One very robust heuristic is called “anchoring and adjusting.” When asked to estimate the value of something (e.g., the number of jellybeans in a jar), we often rely on anchors to help us. Anchoring and adjusting occurs in many instances and is very difficult to undo. Specific to the courtroom, a large body of research shows that a plaintiff’s ad damnum request greatly affects jurors’ damages awards. See, e.g., Mollie Marti et al., “Be Careful What You Ask For: The Effect of Anchors on Personal-Injury Damages Awards,” 6 J. Experimental Psychol.: Applied 91 (June 2000). Basically, the more the plaintiff asks for, the more the plaintiff receives.

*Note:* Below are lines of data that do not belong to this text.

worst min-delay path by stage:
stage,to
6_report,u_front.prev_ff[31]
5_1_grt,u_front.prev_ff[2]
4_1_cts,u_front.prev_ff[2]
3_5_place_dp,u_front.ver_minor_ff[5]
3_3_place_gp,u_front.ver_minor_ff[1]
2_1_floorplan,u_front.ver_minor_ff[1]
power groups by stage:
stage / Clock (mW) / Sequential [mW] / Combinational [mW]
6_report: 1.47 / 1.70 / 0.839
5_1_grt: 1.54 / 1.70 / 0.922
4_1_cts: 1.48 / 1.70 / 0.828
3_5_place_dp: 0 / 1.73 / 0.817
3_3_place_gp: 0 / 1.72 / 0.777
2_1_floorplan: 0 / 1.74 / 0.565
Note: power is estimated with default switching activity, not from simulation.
## config.mk

```make
export PLATFORM = sky130hd
export DESIGN_NAME = can_receive_mailbox_table
export DESIGN_NICKNAME = d
export VERILOG_FILES = /design/src/hw/rtl/crmt_pkg.sv /design/src/hw/rtl/crmt_front.sv /design/src/hw/rtl/crmt_back.sv /design/src/hw/rtl/can_receive_mailbox_table.sv
export SDC_FILE = /design/constraint.sdc
export NUM_CORES = 2
export LEC_CHECK = 0
export BUFFER_PORTS_ARGS = -buffer_cell sky130_fd_sc_hd__buf_2
export CAP_MARGIN = 20
export CORE_MARGIN = 3
export CORE_UTILIZATION = 25
export CTS_CLUSTER_SIZE = 16
export DETAILED_ROUTE_END_ITERATION = 16
export GPL_TIMING_DRIVEN = 0
export SKIP_LAST_GASP = 1
export SYNTH_ARGS = -nofsm -noshare
export SYNTH_HDL_FRONTEND = slang
export SYNTH_SLANG_ARGS = --single-unit
```

## constraint.sdc

```tcl
create_clock -name clk_i -period 14 [get_ports clk_i]
set_input_delay 2.8 -clock clk_i [delete_from_list [all_inputs] [get_ports clk_i]]
set_output_delay 2.8 -clock clk_i [all_outputs]
set_load 0.02 [all_outputs]
```
<file path="src/design/rfcmp_pkg.sv">
// ----------------------------------------------------------------------------
// RF command parser package
// Shared character codes, parser phase codes and the per-byte result type.
// ----------------------------------------------------------------------------
package rfcmp_pkg;

  localparam int unsigned ByteW  = 8;
  localparam int unsigned HdrLen = 8;
  localparam int unsigned HdrIdxW = $clog2(HdrLen);

  typedef logic [ByteW-1:0] byte_t;

  localparam byte_t CharHash  = 8'h23;
  localparam byte_t CharComma = 8'h2C;
  localparam byte_t CharBang  = 8'h21;
  localparam byte_t CharZero  = 8'h30;
  localparam byte_t CharA     = 8'h41;

  // Header "AB56FE21", first character at index 0.
  localparam byte_t HdrChars [HdrLen] = '{8'h41, 8'h42, 8'h35, 8'h36,
                                          8'h46, 8'h45, 8'h32, 8'h31};

  localparam int unsigned PhaseW = 2;
  localparam logic [PhaseW-1:0] PhHunt  = 2'd0;
  localparam logic [PhaseW-1:0] PhSkip  = 2'd1;
  localparam logic [PhaseW-1:0] PhPower = 2'd2;
  localparam logic [PhaseW-1:0] PhAngle = 2'd3;

  typedef struct packed {
    logic  emit;
    byte_t power;
    byte_t angle;
  } rfcmp_result_t;

  // Ten times the value plus (byte - '0'), wrapping at eight bits.
  function automatic byte_t dec_step(input byte_t acc, input byte_t b);
    byte_t times8;
    byte_t times2;
    begin
      times8 = {acc[ByteW-4:0], 3'b000};
      times2 = {acc[ByteW-2:0], 1'b0};
      return byte_t'(times8 + times2 + b - CharZero);
    end
  endfunction

endpackage

</file>
<file path="src/design/rfcmp_if.sv">
// ----------------------------------------------------------------------------
// RF command parser channels
// Valid/ready channels for received bytes and for parsed commands.
// ----------------------------------------------------------------------------
interface rfcmp_in_if
  import rfcmp_pkg::*;
();
  logic  valid;
  logic  ready;
  byte_t rx_byte;

  modport source (output valid, output rx_byte, input ready);
  modport sink   (input valid, input rx_byte, output ready);
endinterface

interface rfcmp_out_if
  import rfcmp_pkg::*;
();
  logic  valid;
  logic  ready;
  byte_t power;
  byte_t angle;

  modport source (output valid, output power, output angle, input ready);
  modport sink   (input valid, input power, input angle, output ready);
endinterface

</file>
<file path="src/design/rfcmp_parser.sv">
// ----------------------------------------------------------------------------
// RF command parser core
// Header hunt, field skip and decimal accumulation; one byte per enabled cycle.
// ----------------------------------------------------------------------------
module rfcmp_parser
  import rfcmp_pkg::*;
(
  input  logic          clk_i,
  input  logic          rst_ni,
  input  logic          step_i,
  input  byte_t         rx_byte_i,
  output rfcmp_result_t result_o
);

  logic [PhaseW-1:0]  phase_q, phase_d;
  logic [HdrIdxW-1:0] matched_q, matched_d;
  byte_t              power_q, power_d;
  byte_t              angle_q, angle_d;

  always_comb begin
    phase_d         = phase_q;
    matched_d       = matched_q;
    power_d         = power_q;
    angle_d         = angle_q;
    result_o.emit   = 1'b0;
    result_o.power  = power_q;
    result_o.angle  = angle_q;
    case (phase_q)
      PhHunt: begin
        if (rx_byte_i == HdrChars[matched_q]) begin
          if (matched_q == HdrIdxW'(HdrLen - 1)) begin
            phase_d   = PhSkip;
            matched_d = '0;
          end else begin
            matched_d = matched_q + 1'b1;
          end
        end else begin
          // A stray 'A' may itself open a new header.
          matched_d = (rx_byte_i == CharA) ? HdrIdxW'(1) : '0;
        end
      end
      PhSkip: begin
        if (rx_byte_i == CharHash) begin
          power_d = '0;
          angle_d = '0;
          phase_d = PhPower;
        end
      end
      PhPower: begin
        if (rx_byte_i == CharComma) begin
          phase_d = PhAngle;
        end else begin
          power_d = dec_step(power_q, rx_byte_i);
        end
      end
      PhAngle: begin
        if (rx_byte_i == CharBang) begin
          result_o.emit = 1'b1;
          phase_d       = PhHunt;
          matched_d     = '0;
          power_d       = '0;
          angle_d       = '0;
        end else begin
          angle_d = dec_step(angle_q, rx_byte_i);
        end
      end
      default: begin
        phase_d = PhHunt;
      end
    endcase
  end

  always_ff @(posedge clk_i or negedge rst_ni) begin
    if (!rst_ni) begin
      phase_q   <= PhHunt;
      matched_q <= '0;
      power_q   <= '0;
      angle_q   <= '0;
    end else if (step_i) begin
      phase_q   <= phase_d;
      matched_q <= matched_d;
      power_q   <= power_d;
      angle_q   <= angle_d;
    end
  end

endmodule

</file>
<file path="src/design/rf_command_message_parser.sv">
// ----------------------------------------------------------------------------
// RF command message parser
// The closing '!' is registered in the input register and its result in the
// result register before it is shown. Throughput: one byte per cycle unless
// the result stalls; only the parser's next-state logic lies between the two.
// A stalled result holds the pipeline only when the input register is full.
// Reset clears both registers' valid flags and returns the parser to hunting.
// ----------------------------------------------------------------------------
module rf_command_message_parser
  import rfcmp_pkg::*;
(
  input  logic  clk_i,
  input  logic  rst_ni,
  rfcmp_in_if.sink    in_i,
  rfcmp_out_if.source out_o
);

  logic          in_valid_q;
  byte_t         in_byte_q;
  logic          out_valid_q, out_valid_d;
  byte_t         power_q;
  byte_t         angle_q;
  logic          advance;
  rfcmp_result_t result;

  // The parser stage moves whenever the result register is free or drained.
  assign advance    = !out_valid_q || out_o.ready;
  assign in_i.ready = !in_valid_q || advance;

  always_ff @(posedge clk_i or negedge rst_ni) begin
    if (!rst_ni) begin
      in_valid_q <= 1'b0;
    end else if (in_i.ready) begin
      in_valid_q <= in_i.valid;
    end
  end

  always_ff @(posedge clk_i) begin
    if (in_i.ready && in_i.valid) begin
      in_byte_q <= in_i.rx_byte;
    end
  end

  rfcmp_parser u_parser (
    .clk_i     (clk_i),
    .rst_ni    (rst_ni),
    .step_i    (in_valid_q && advance),
    .rx_byte_i (in_byte_q),
    .result_o  (result)
  );

  assign out_valid_d = advance ? (in_valid_q && result.emit) : out_valid_q;

  always_ff @(posedge clk_i or negedge rst_ni) begin
    if (!rst_ni) begin
      out_valid_q <= 1'b0;
    end else begin
      out_valid_q <= out_valid_d;
    end
  end

  always_ff @(posedge clk_i) begin
    if (advance && in_valid_q && result.emit) begin
      power_q <= result.power;
      angle_q <= result.angle;
    end
  end

  assign out_o.valid = out_valid_q;
  assign out_o.power = power_q;
  assign out_o.angle = angle_q;

endmodule

</file>
<file path="src/flat_wrapper.sv">
// flat-port wrapper written by rule: the top's interface ports become plain ports
module rf_command_message_parser_flat import rfcmp_pkg::*;
  (clk_i, rst_ni, in_i_valid, in_i_rx_byte, in_i_ready, out_o_valid, out_o_power, out_o_angle, out_o_ready);
  rfcmp_in_if in_i_i ();
  rfcmp_out_if out_o_i ();
  input  logic clk_i;
  input  logic rst_ni;
  input wire logic [$bits(in_i_i.valid)-1:0] in_i_valid;
  input wire logic [$bits(in_i_i.rx_byte)-1:0] in_i_rx_byte;
  output wire logic [$bits(in_i_i.ready)-1:0] in_i_ready;
  output wire logic [$bits(out_o_i.valid)-1:0] out_o_valid;
  output wire logic [$bits(out_o_i.power)-1:0] out_o_power;
  output wire logic [$bits(out_o_i.angle)-1:0] out_o_angle;
  input wire logic [$bits(out_o_i.ready)-1:0] out_o_ready;
  assign in_i_i.valid = in_i_valid;
  assign in_i_i.rx_byte = in_i_rx_byte;
  assign in_i_ready = in_i_i.ready;
  assign out_o_valid = out_o_i.valid;
  assign out_o_power = out_o_i.power;
  assign out_o_angle = out_o_i.angle;
  assign out_o_i.ready = out_o_ready;
  rf_command_message_parser u_core (.clk_i(clk_i), .rst_ni(rst_ni), .in_i(in_i_i), .out_o(out_o_i));
endmodule
</file>
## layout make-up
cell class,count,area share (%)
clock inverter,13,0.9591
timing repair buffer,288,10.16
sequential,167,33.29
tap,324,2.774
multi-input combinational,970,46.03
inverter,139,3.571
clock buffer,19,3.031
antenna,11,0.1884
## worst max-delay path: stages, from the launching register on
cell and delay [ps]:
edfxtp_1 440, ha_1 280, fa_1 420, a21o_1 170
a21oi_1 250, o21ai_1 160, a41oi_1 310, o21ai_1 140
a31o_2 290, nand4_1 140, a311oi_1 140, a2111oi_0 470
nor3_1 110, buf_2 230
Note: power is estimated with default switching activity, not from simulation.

Judges are as susceptible to anchoring as other individuals. Wistrich and his colleagues found that judges’ estimated damage awards were influenced by the amounts the parties had exchanged in settlement negotiations. While some anchors (such as ad damna) could be relevant to the decision at hand, arbitrary anchors produce similar effects because our brains process and immediately incorporate the anchor into the evaluation without our knowledge. For example, judges who were told that the defendant filed a motion to dismiss, based on the jurisdictional argument that the claims did not meet the minimum of $75,000 in damages, awarded less in damages than jurors not exposed to the motion to dismiss rationale and $75,000 number. In a test of completely arbitrary anchors, German legal experts were given a pair of dice loaded to roll either three or nine, then asked to recommend a sentence for a shoplifter. The legal experts who rolled nine recommended longer probationary periods than those who rolled three. See B. Englich et al., “Playing Dice with Criminal Sentences: The Influence of Irrelevant Anchors on Experts’ Judicial Decision Making,” 32 Personality & Soc. Psychol. Bull. 188 (2006).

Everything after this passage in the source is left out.